Investigate - SSH Brute Force
Objective:
- Learn how to investigate an SSH Brute Force alert
Under Security > Alerts
I can see alerts that get generated here. For a brute force attack, there might be some information that we should look for.
- Is the IP known to perform brute force activity?
- Who are the users affected by this IP?
- Were any of the attempts successful?
- If so, what activity occurred after the successful login?
I am getting alerts with SSH brute force attempts coming from IP 178.215.238.131.
Investigate an IP
IP known to perform brute force?
To answer the first question, I am going to use AbuseIPDB.

This IP is heavily reported with last report from 3 minutes ago. By scrolling through the report data, I can see a lot of others have reported SSH brute force. I am going to use another resource called Greynoise.

From the results I can see that the IP address of interest is indeed malicious. From the Tags I can see it is tagged as SSH Bruteforcer.
Since this particular IP is known to perform brute force, this might not be a reason for worry. However, if the IP search were to generate clean results, it would’ve been an issue, because the IP could be targeting my machine/service.
Users affected by the IP
I can search the IP from the Elastic Discover.

From 192 records involving this IP, I can see user.name field includes 6 usernames. They are: ftpuser, noc, pi, admin, student, and ubnt.
Any attempts successful?
For this step I can use the system.auth.ssh.event field.

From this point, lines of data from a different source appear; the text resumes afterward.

$ cat config.mk
export PLATFORM = sky130hd
export DESIGN_NAME = cpf_fifo
export DESIGN_NICKNAME = d
export VERILOG_FILES = /design/src/hdl/cpf_pkg.sv /design/src/hdl/cpf_fifo.sv
export SDC_FILE = /design/constraint.sdc
export NUM_CORES = 1
export LEC_CHECK = 0
export BUFFER_PORTS_ARGS = -buffer_cell sky130_fd_sc_hd__buf_2
export CAP_MARGIN = 40
export CORE_AREA = 2 2 354 356
export CTS_CLUSTER_SIZE = 16
export DETAILED_ROUTE_END_ITERATION = 7
export DIE_AREA = 0 0 356 358
export PLACE_DENSITY_LB_ADDON = 0.15
export SLEW_MARGIN = 30
export SYNTH_ARGS = -nofsm -noshare
export SYNTH_HDL_FRONTEND = slang
export SYNTH_SLANG_ARGS = --single-unit
$ cat constraint.sdc
create_clock -name clock -period 26.1 [get_ports clock]
set_clock_uncertainty 0.1 [all_clocks]
set_input_delay 5.22 -clock clock [delete_from_list [all_inputs] [get_ports clock]]
set_output_delay 5.22 -clock clock [all_outputs]
set_load 0.01 [all_outputs]
$ cat src/hdl/cpf_pkg.sv
`default_nettype none
package cpf_pkg;

   // Curve parameter format and point budget
   localparam int T_FRAC_BITS = 16;
   localparam int MAX_POINTS  = 64;
   localparam int HW          = 40;   // width of polynomial coefficients and Horner terms
   localparam int CNT_W       = $clog2(MAX_POINTS);
   localparam logic [T_FRAC_BITS:0] T_ONE = {1'b1, {T_FRAC_BITS{1'b0}}};
   localparam int DT_MIN_INT  = ((1 << T_FRAC_BITS) + MAX_POINTS - 1) / MAX_POINTS;
   localparam logic [T_FRAC_BITS-1:0] DT_MIN = T_FRAC_BITS'(DT_MIN_INT);
   localparam logic [CNT_W-1:0] PT_LIMIT = CNT_W'(MAX_POINTS - 1);
   localparam logic [31:0] SQRT8_Q30 = 32'd3037000500;
   localparam logic [15:0] TOL_RESET = 16'd64;
   localparam int FIFO_DEPTH  = 2;

   typedef enum logic [1:0] {
      OP_MOVE  = 2'd0,
      OP_LINE  = 2'd1,
      OP_CUBIC = 2'd2,
      OP_CLOSE = 2'd3
   } opcode_type;

   // One classified command as it travels from front to back
   typedef struct packed {
      opcode_type             op;
      logic signed [31:0]     p0x;
      logic signed [31:0]     p0y;
      logic signed [31:0]     endx;
      logic signed [31:0]     endy;
      logic signed [HW-1:0]   ax;
      logic signed [HW-1:0]   ay;
      logic signed [HW-1:0]   bx;
      logic signed [HW-1:0]   by;
      logic signed [HW-1:0]   cx;
      logic signed [HW-1:0]   cy;
      logic signed [HW-1:0]   sx;
      logic signed [HW-1:0]   sy;
   } cmd_type;

   typedef enum logic [3:0] {
      ST_IDLE,
      ST_DISPATCH,
      ST_SQ,
      ST_SMAX,
      ST_SQRT1,
      ST_NUM,
      ST_CMP,
      ST_DIV,
      ST_SQRT2,
      ST_PT_CHECK,
      ST_M1,
      ST_M2,
      ST_M3,
      ST_EMIT_PT,
      ST_EMIT_END,
      ST_EMIT_CLOSE
   } state_type;

   function automatic logic [HW-1:0] mag_hw(input logic signed [HW-1:0] v);
      mag_hw = v[HW-1] ? HW'(-v) : HW'(v);
   endfunction

   // v * t / ONE, rounded to nearest, ties away from zero
   function automatic logic signed [HW-1:0] mul_t(input logic signed [HW-1:0] v,
                                                  input logic [T_FRAC_BITS-1:0] t);
      logic [HW-1:0]             m;
      logic [HW+T_FRAC_BITS-1:0] p;
      logic [HW+T_FRAC_BITS-1:0] rnd;
      logic [HW+T_FRAC_BITS-1:0] r;
      m   = mag_hw(v);
      p   = {{T_FRAC_BITS{1'b0}}, m} * {{HW{1'b0}}, t};
      rnd = {{HW{1'b0}}, 1'b1, {(T_FRAC_BITS-1){1'b0}}};
      r   = (p + rnd) >> T_FRAC_BITS;
      mul_t = v[HW-1] ? -$signed(r[HW-1:0]) : $signed(r[HW-1:0]);
   endfunction

   function automatic logic signed [31:0] sat32(input logic signed [HW-1:0] v);
      if (!v[HW-1] && (|v[HW-2:31])) begin
         sat32 = 32'sh7FFF_FFFF;
      end else if (v[HW-1] && !(&v[HW-2:31])) begin
         sat32 = 32'sh8000_0000;
      end else begin
         sat32 = v[31:0];
      end
   endfunction

endpackage
`default_nettype wire

$ cat src/hdl/cpf_fifo.sv
`default_nettype none
module cpf_fifo (
   input  wire logic              clock,
   input  wire logic              reset,
   input  wire logic              push,
   input  wire cpf_pkg::cmd_type  push_data,
   output logic                   full,
   input  wire logic              pop,
   output cpf_pkg::cmd_type       pop_data,
   output logic                   empty
);
   import cpf_pkg::*;

   localparam int PW = $clog2(FIFO_DEPTH);
   localparam int CW = $clog2(FIFO_DEPTH + 1);

   cmd_type         mem_ff [FIFO_DEPTH];
   logic [PW-1:0]   wr_ptr_ff, wr_ptr_in;
   logic [PW-1:0]   rd_ptr_ff, rd_ptr_in;
   logic [CW-1:0]   count_ff, count_in;

   assign full     = (count_ff == CW'(FIFO_DEPTH));
   assign empty    = (count_ff == '0);
   assign pop_data = mem_ff[rd_ptr_ff];

   // Pointer and fill count update
   always_comb begin
      wr_ptr_in = wr_ptr_ff;
      rd_ptr_in = rd_ptr_ff;
      count_in  = count_ff;
      if (push) begin
         wr_ptr_in = (wr_ptr_ff == PW'(FIFO_DEPTH - 1)) ? '0 : wr_ptr_ff + PW'(1);
      end
      if (pop) begin
         rd_ptr_in = (rd_ptr_ff == PW'(FIFO_DEPTH - 1)) ? '0 : rd_ptr_ff + PW'(1);
      end
      if (push && !pop) begin
         count_in = count_ff + CW'(1);
      end else if (pop && !push) begin
         count_in = count_ff - CW'(1);
      end
   end

   always_ff @(posedge clock) begin
      if (reset) begin
         wr_ptr_ff <= '0;
         rd_ptr_ff <= '0;
         count_ff  <= '0;
      end else begin
         wr_ptr_ff <= wr_ptr_in;
         rd_ptr_ff <= rd_ptr_in;
         count_ff  <= count_in;
      end
   end

   always_ff @(posedge clock) begin
      if (push) begin
         mem_ff[wr_ptr_ff] <= push_data;
      end
   end

`ifndef SYNTHESIS
   a_no_overflow: assert property (@(posedge clock) disable iff (reset)
      full |-> !push)
      else $error("fifo written while full");
   a_no_underflow: assert property (@(posedge clock) disable iff (reset)
      empty |-> !pop)
      else $error("fifo read while empty");
`endif

endmodule
`default_nettype wire

==> results.md <==
* Std cell rows at about 130
* Sequential fraction of the synthesis area at 0.789
* Reg-to-reg setup timing slack at between 20000 and 25000 ps
* First-iteration detailed-routing DRC count at between 1000 and 1500
* Vias in the first global route at around 18000
* Vias per std cell at about 4.2
* Share of Yosys cell area claimed by the top area cell type at 0.786
* Path category of the worst min-delay check: reg -> reg
* Total detailed-routing wirelength at 91700 microns
* Antenna-violating nets left at 0
* Residual overflow from global routing at 0
* Number of nets produced by synthesis at between 1500 and 2000
* GR met3 Demand/Resource at 0.0598
* Share of power burned in registers at 0.499
* Routed vias at around 17000
* Share of layout cells above drive strength 1 at 0.613
* Flip-flop and latch area at roughly 27000 sq um
* Number of instances in the placed design at roughly 3900
* Predominant post-synthesis flop cell: edfxtp_1
* Post-synth design cell area at between 30000 and 40000 sq um
* Int Pwr at roughly 2.7 mW
* Sort of element at the start of the critical path: register
* GRT Util Overall at 0.136
* DRC at 0
* RD Place Congestion at 0.786
* Power per Cell Area at slightly below 80 nW/um^2
* Worst Path Required at slightly above 20000 ps
* Reg2Reg Capture Point: mem_ff[0][186]$_DFFE_PP_
* Hold Path Depth at 2
* Final total power at between 3 and 4 mW
* Crit path DAT at between 4000 and 5000 ps
* CP Max Fanout at approximately 120
* Die Width at between 300 and 400 microns
* DIE HEIGHT at 358 microns
* Most frequent cell after synthesis: edfxtp_1
* Clock latency of the later-clocked register in the worst-skew pair at roughly 650 ps
* Commonest cells in the netlist: edfxtp_1 (900), mux2_4 (400), mux2_2 (50)
* Hold Startpoint: count_ff[1]$_SDFFE_PP0P_
* Initial antenna violation count at between 40 and 50
* Hold_buf cts at 0
* Kind of capture point of the worst setup path: output pin
* Number of standard cells in the final layout excluding fillers at 4136
* Met2 demand-to-capacity share in global routing at 0.242
* Post-synth top area cell: edfxtp_1
* Combinational share of power at 0.123
* Count of buffers added by post-CTS timing repair for setup at 0
* Count of input and output buffers at 905
* Global Route met1 Usage at 0.140
* Pin count of the biggest net entering global routing at 151
* First-pass GRT wire length at 126000 microns
* Number of instances in the synthesized netlist at 1422
* Total of cells resized after clock tree synthesis at 0
* Clock root buffer: clkbuf_16
* RSZ-0062 raised after global routing: no
* Rel. slew slack at 0.376
* Async SR Flop Fraction at 0
* Max-cap violations at 0
* Final hold vios at 0
* Final net count at approximately 2900
* Final setup viols at 0
* Clk pwr share at 0.378
* DR pass1 iterations at 5
* Number of enable flip-flop cells after synthesis at 900
* Static leakage power at 17.0 nW
* Synthesis-to-finish area growth at 27.9%
* Layer carrying the most global-route usage: met2
* Actual slew at the worst max-slew pin at 937 ps
* Startpoint-to-endpoint class of the critical path: reg -> out
* Share of the cycle needed by the critical path after routing at 0.388
* Net switching power of the design at 0.799 mW
* CTS clk-pin slew, worst paths at around 60 ps
* Worst supply voltage drop on vdd at around 0.052 mV
* Post-synthesis area per instance at between 20 and 25 sq um
* Flip-flop and latch count after synthesis at 905
* HPWL Detailed at 67200 microns
* Switching fraction of total power at 0.231
* Cells on worst reg2reg path at 7
* Average routed wire per standard cell at ~22 microns
* Number of filler cells placed in the layout at between 10000 and 15000
* Dominant cells by area after synthesis: edfxtp_1 (79%), mux2_4 (17%), mux2_2 (1.6%)
* Level count of the clock H-tree at 3
* Synth Warn # at 0
* Clock tree from TritonCTS: yes
* Outcome: finished, final reports clean
* Start of the worst register-to-register path: wr_ptr_ff$_SDFFE_PP0P_
* Total clock sinks at 905
* Total core area at about 120000 sq um
* Area taken by multi-input logic gates at 6680 sq um
* Maximum operating frequency at between 0.09 and 0.1 GHz
* Final max-slew violation count at 0
* Effective utilization at floorplan at 0.279
* Setup TNS after final layout at 0 ps
* Synth cell types at 18
* Number of buffers added by the clock tree synthesis step at about 100
* Final cell utilization of the core at 0.357
* Number of buffers on the longest clock path at 3
* Shortest period the worst path allows at roughly 10000 ps
* Worst Hold Endpoint: count_ff[1]$_SDFFE_PP0P_
* Count of boundary I/O pins at about 900
* Die Outline Area at between 100000 and 150000 sq um
[cells by family (layout without fill, tap and decap cells)]
logic type,count (synthesis),after routing,synth area share
muxes,450,450,0.191
and+or+nand+nor,9,9,0.00127
other,0,17,0
buffers and inverters,51,1111,0.0175
adders and majority gates,1,1,0.000364
DFF,905,905,0.789
AOI/OAI and AO/OA,2,2,0.000291
xor gates and xnor gates,4,4,0.00102
[through the flow]
step | area (sq um) | worst slack [ps] | hold slack (ps)
after global routing | 44000 | 15660 | 423
final | 44000 | 15960 | 402
after global placement | 40600 | 15720 | 385
after floorplan | 34400 | 151 | 361
after CTS | 43900 | 15620 | 402
after detailed placement | 40900 | 16380 | 391
[flip-flops by register name (all words and copies together) (netlist names), named ones only]
register / count
mem_ff: 900
count_ff: 2
rd_ptr_ff: 1
wr_ptr_ff: 1
[placed cells by master, fill, tap and decap left out]
master and n:
a21oi_1 1, and2_4 1, buf_12 5, buf_16 12, buf_2 905, buf_4 11
buf_6 3, bufinv_16 5, clkbuf_1 25, clkbuf_16 100, clkinv_1 17, clkinv_2 16
clkinv_4 2, clkinv_8 3, clkinvlp_4 3, dfxtp_1 4, dfxtp_4 1, diode_2 17
edfxtp_1 900, ha_1 1, inv_1 1, inv_16 1, inv_6 2, mux2_2 50
mux2_4 400, nor2_1 5, nor2b_1 1, nor2b_4 1, o21ai_0 1, or3_1 1
xnor2_1 2, xor2_1 2
[power groups by stage]
stage	Combinational [mW]	Sequential, mW	Clock [mW]
after floorplan	0.254	1.80	0
final	0.426	1.72	1.31
after global routing	0.455	1.73	1.40
after global placement	0.417	1.76	0
after CTS	0.432	1.73	1.36
after detailed placement	0.430	1.76	0
[worst max-delay path by stage]
| stage | depth (start not counted) | startpoint | to |
|---|---|---|---|
| 2_1_floorplan | 1 | push | mem_ff[0][0]$_DFFE_PP_ |
| 3_3_place_gp | 6 | register | pop_data[2] |
| 3_5_place_dp | 6 | register | pop_data[1] |
| 4_1_cts | 6 | register | pop_data[1] |
| 5_1_grt | 7 | register | pop_data[2] |
| 6_report | 7 | register | pop_data[1] |
[worst max-delay path, cell delays in order (launching register included)]
cell,delay [ps]
dfxtp_4,500
buf_16,280
buf_6,580
buf_4,490
buf_4,700
buf_12,640
mux2_2,420
buf_2,140
[metal layers]
| layer | wire, microns | vias up | share of wire |
|---|---|---|---|
| met5 | 307 | - | 0.0033 |
| met4 | 3180 | 46 | 0.035 |
| met3 | 8530 | 205 | 0.093 |
| met1 | 31800 | 8597 | 0.35 |
| met2 | 47900 | 653 | 0.52 |
| li1 | - | 7699 | - |
[layout make-up]
cell class	count	share of cell area
sequential	905	0.617
multi-input combinational	466	0.152
timing repair buffer	936	0.115
clock buffer	125	0.0590
tap	1637	0.0466
clock inverter	49	0.00956
antenna	17	0.000967
inverter	1	0.0000853
Note: power is estimated with default switching activity, not from simulation.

None of the records contain an “Accepted” value. Meaning none of the attempts were successful.
Activity after login
In my case, since there is no successful logon, this is not applicable. However, if there were one, it would’ve be very important to found out what activity followed the successful login. An adversary could download a shell script, perform discovery commands, perform persistence, execute something malicious, run privilege escalation tools etc.
Create tickets from alerts
Let’s go to:
Under Security > Rules > Detection rules (SIEM)
Let’s select SSH Brute-force alert created earlier.
Edit rule settings > Actions > Webhook
Build the XML body

Using the add variable button, we can add variables to our message body to make it relevant. I am adding a few variables rule.name, rule.id, context.rule.description, rule.url, for context. The other rules and their usage can be referenced from here.
<?xml version="1.0" encoding="UTF-8"?><ticket alert="true" autorespond="true" source="API"> <name>Elastic Alert</name> <email>elk@testsec.com</email> <subject>{{rule.name}}</subject> <phone>318-555-8634X123</phone> <message type="text/plain"><![CDATA[Please investigate the rule: Rule name: {{rule.name}} Rule id: {{rule.id}} Description: {{context.rule.description}} Link: {{rule.url}}]]></message></ticket>For the {{rule.url}}, server.publicBaseUrl needs to be set.

On my ELK server kibana.yml file, I have set my server.publicBaseUrl to http://<elk-server-external-ip>:5601, which is the reference URL of our kibana instance. Let’s save the changes and restart the kibana service.
sudo systemctl restart kibana.serviceLet’s save the alert with the updated action item.
Any SSH Brute-force alerts that get generated from now on, should create a ticket containing basic details about the alert and the link to the alert right on the osTicket Agent Panel.